Applying Image Processing to Implement Optimization Approaches

Real-time plays a pivotal role in diverse scientific application, and optimizing the measurement process is essential to enhance efficiency. This study proposes the implementation of geometric methods to optimize real-time measurements through image processing. By evaluating the available space for a mobile robot to move, indirect measurement of the object as an obstacle in real time is achieved. This technique effectively reduces data transmission speed, a critical parameter for real-time measurements, with the potential to lower costs by necessitating smaller and simpler technical specifications for equipment. In order to enhance measurement accuracy, stereo cameras capturing images from various angles are employed simultaneously.
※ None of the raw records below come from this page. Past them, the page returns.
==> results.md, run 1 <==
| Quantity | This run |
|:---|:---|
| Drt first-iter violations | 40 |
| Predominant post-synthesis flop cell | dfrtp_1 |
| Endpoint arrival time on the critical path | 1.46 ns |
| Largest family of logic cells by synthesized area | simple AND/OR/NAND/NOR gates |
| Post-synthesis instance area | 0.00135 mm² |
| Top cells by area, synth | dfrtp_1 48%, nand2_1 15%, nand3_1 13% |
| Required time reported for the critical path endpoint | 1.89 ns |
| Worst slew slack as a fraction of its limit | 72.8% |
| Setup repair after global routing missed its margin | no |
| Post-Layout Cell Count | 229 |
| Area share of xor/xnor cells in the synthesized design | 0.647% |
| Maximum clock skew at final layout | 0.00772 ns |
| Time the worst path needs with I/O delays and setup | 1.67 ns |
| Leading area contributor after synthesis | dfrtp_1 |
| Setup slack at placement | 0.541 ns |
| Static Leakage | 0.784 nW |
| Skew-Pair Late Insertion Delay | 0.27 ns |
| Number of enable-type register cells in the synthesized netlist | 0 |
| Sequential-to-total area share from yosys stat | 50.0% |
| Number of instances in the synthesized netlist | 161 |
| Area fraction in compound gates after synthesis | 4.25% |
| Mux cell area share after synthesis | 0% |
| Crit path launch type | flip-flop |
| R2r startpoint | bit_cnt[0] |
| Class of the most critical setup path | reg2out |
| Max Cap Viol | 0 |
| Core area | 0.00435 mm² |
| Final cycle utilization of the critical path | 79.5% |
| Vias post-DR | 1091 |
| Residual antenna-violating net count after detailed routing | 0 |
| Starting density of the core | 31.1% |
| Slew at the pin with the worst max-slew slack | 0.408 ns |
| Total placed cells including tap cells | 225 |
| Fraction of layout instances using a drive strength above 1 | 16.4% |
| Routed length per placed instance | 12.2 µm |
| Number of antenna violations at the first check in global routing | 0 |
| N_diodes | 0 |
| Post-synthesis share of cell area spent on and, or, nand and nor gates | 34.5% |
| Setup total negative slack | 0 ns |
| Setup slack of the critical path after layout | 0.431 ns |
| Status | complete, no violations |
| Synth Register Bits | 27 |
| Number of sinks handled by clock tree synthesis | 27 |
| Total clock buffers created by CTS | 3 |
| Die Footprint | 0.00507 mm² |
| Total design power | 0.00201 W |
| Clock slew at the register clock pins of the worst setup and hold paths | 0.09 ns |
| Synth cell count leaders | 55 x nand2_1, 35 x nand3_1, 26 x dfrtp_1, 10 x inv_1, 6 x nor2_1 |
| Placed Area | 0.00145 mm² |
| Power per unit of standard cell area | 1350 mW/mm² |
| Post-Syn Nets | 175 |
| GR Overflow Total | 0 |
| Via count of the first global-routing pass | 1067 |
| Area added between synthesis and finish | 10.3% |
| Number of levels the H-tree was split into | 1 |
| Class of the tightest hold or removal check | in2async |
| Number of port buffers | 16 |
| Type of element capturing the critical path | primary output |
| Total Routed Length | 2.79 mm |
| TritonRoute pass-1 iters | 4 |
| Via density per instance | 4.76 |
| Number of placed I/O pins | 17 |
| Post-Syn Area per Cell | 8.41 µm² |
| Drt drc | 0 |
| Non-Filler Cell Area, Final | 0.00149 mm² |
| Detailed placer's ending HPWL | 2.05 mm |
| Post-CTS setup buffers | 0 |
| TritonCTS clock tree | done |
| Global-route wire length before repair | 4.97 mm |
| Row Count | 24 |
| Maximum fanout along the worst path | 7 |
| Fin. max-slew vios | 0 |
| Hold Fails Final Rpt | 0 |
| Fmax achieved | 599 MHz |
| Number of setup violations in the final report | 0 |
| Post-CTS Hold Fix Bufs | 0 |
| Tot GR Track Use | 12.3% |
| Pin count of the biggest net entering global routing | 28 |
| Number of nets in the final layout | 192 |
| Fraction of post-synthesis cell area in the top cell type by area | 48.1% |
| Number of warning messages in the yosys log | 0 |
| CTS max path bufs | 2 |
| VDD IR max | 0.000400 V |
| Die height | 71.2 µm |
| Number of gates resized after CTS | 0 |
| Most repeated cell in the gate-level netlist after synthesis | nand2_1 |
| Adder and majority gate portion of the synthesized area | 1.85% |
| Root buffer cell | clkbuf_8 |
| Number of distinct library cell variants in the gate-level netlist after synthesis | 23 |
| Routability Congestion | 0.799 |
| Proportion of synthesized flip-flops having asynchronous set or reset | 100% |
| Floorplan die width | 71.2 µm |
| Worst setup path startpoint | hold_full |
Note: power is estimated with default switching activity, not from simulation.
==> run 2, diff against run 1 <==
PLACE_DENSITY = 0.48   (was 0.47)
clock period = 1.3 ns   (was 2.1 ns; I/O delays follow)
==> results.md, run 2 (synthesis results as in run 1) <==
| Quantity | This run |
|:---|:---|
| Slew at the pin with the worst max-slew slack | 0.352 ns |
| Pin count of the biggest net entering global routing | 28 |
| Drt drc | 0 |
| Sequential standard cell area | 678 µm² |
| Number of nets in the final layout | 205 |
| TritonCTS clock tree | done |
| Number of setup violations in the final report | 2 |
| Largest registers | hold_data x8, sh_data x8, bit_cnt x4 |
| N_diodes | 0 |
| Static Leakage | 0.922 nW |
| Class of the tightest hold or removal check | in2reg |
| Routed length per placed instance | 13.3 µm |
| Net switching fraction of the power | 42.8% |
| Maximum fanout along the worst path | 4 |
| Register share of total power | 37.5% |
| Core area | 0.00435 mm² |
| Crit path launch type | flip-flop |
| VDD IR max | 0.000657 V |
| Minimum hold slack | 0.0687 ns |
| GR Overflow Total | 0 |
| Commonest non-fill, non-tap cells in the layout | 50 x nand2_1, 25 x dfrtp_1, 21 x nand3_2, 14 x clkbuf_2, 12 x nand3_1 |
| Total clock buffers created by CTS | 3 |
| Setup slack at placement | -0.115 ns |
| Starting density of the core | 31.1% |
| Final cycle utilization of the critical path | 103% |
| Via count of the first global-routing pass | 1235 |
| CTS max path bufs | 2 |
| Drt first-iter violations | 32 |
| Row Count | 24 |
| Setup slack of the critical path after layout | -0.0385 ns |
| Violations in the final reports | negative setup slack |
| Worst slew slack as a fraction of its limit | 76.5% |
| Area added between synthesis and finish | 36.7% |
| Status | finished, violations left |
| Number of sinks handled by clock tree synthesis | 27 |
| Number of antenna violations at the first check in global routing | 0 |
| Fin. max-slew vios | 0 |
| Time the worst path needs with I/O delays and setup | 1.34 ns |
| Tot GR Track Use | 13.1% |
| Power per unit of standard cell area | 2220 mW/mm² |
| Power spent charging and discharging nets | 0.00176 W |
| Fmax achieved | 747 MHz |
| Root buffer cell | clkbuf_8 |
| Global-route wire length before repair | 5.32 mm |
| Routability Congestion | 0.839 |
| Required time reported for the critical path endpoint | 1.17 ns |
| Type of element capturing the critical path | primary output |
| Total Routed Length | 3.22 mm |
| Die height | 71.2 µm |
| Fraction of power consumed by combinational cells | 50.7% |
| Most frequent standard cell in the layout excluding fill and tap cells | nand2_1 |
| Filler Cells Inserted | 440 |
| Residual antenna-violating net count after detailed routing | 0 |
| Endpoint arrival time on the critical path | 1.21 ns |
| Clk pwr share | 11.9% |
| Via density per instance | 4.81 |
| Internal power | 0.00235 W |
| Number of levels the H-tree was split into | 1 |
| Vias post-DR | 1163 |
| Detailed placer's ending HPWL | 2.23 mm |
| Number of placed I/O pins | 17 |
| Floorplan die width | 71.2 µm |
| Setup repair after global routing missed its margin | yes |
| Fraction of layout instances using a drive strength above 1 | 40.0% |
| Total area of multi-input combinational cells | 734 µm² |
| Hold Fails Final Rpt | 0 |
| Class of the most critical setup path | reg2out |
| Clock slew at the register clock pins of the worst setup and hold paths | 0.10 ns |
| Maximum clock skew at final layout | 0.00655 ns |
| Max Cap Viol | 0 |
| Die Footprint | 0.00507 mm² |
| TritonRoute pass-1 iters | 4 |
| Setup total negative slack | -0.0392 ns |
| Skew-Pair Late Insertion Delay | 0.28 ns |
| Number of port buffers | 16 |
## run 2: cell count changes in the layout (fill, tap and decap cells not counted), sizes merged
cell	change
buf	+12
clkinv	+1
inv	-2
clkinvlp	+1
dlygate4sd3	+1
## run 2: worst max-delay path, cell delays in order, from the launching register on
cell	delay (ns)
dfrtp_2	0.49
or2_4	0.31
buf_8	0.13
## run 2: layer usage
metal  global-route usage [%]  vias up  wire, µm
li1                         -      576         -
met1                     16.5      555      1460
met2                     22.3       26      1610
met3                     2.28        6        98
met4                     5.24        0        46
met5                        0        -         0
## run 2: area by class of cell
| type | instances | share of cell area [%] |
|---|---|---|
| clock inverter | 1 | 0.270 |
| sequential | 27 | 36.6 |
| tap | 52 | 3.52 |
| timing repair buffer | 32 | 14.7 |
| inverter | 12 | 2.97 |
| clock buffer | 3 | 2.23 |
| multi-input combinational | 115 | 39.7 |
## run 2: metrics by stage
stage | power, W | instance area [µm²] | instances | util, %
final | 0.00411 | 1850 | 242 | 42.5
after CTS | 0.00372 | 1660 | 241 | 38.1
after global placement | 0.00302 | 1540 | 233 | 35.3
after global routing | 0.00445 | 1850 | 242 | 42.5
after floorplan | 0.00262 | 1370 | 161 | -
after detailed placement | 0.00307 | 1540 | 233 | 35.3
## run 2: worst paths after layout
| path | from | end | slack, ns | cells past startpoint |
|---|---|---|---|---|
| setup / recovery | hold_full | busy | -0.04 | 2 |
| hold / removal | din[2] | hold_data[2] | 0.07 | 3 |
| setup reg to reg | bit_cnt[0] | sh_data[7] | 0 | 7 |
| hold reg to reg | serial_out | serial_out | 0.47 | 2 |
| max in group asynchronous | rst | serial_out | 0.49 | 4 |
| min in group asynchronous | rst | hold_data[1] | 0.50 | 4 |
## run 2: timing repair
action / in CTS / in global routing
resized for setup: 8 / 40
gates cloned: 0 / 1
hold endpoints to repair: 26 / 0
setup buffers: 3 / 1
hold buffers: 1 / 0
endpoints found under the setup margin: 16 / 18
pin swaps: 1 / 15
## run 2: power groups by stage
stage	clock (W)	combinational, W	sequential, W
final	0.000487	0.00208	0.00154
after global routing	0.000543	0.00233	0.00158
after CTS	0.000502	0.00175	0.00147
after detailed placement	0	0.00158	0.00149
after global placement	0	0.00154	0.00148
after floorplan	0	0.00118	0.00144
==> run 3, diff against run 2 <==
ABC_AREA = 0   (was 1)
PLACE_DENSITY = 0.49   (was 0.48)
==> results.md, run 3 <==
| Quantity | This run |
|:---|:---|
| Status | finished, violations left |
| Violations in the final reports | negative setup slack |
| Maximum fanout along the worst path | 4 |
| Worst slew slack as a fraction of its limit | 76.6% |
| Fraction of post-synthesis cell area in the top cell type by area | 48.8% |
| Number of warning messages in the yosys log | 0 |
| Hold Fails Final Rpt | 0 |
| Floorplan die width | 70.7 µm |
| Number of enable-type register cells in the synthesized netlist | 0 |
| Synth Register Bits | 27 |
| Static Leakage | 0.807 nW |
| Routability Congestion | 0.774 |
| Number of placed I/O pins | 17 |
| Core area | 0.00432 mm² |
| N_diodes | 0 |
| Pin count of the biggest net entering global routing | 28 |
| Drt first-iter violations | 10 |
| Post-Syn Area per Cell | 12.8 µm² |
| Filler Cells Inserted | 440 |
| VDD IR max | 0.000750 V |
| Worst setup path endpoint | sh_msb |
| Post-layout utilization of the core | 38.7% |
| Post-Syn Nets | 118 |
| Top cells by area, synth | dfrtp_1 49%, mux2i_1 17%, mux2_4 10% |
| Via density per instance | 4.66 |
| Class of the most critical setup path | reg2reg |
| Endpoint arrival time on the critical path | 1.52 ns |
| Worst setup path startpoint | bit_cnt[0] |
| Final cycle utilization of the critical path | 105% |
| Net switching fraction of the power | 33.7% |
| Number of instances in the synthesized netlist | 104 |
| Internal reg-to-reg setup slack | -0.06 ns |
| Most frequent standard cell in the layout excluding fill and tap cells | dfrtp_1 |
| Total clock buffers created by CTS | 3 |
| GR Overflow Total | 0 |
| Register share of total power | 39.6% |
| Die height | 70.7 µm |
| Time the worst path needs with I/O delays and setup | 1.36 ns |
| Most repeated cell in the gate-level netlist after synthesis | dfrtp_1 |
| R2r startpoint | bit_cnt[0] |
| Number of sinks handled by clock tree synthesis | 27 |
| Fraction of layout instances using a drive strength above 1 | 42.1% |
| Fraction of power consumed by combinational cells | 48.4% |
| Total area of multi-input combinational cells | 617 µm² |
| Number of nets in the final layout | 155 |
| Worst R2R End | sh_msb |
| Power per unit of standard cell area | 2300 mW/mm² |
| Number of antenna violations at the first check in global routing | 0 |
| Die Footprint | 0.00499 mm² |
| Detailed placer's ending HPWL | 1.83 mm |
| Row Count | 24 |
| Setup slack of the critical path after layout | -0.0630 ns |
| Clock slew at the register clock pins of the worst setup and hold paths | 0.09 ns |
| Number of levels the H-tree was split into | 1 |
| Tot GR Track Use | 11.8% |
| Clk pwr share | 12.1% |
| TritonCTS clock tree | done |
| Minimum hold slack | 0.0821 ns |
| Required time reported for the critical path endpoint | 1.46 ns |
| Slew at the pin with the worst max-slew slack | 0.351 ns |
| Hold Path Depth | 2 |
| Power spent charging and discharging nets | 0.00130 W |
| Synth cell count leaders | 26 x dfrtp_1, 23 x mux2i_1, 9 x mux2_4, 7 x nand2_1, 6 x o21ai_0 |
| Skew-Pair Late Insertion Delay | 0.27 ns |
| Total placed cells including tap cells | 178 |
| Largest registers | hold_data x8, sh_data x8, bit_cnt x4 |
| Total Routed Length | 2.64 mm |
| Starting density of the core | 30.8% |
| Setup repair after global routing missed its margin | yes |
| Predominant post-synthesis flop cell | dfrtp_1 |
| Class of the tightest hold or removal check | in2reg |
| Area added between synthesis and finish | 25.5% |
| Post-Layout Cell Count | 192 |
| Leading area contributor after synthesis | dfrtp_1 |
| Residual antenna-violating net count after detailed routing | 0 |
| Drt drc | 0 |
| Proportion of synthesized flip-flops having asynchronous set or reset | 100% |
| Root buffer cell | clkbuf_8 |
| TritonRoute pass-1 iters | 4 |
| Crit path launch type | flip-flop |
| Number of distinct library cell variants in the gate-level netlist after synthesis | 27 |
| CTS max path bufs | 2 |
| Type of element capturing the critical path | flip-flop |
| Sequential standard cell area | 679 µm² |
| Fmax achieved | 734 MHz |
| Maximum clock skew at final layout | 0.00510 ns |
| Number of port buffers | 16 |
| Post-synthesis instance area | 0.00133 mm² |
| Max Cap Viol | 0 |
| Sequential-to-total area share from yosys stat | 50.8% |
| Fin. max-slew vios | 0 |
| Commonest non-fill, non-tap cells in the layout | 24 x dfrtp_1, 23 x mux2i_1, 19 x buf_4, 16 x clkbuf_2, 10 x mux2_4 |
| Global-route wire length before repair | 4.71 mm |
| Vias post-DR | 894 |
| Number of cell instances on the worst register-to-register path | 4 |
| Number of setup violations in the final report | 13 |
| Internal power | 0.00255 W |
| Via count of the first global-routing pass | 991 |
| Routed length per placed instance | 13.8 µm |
However, this may introduce complexities in calculations, such as parallax errors. To address this issue, filters and restoration methods are applied, such as Gauss, to correct noise and accurately measure space. The study presents real-time results for a static object using the dynamic system, which demonstrated an accuracy exceeding 99%. By utilizing the same image for different calculations, the system complexity is minimized, also measurement time is reduced. While current optimization focuses on 2D, there is potential for extension in 3D. The methodologies presented in this study primarily involve analytical approaches such as Distance-Based Optimization and Multicriteria Decision Analytics. The study's findings and proposed technology pave the way for exciting future research and practical implementations, potentially revolutionizing real-time measurements in numerous scientific and technology domains.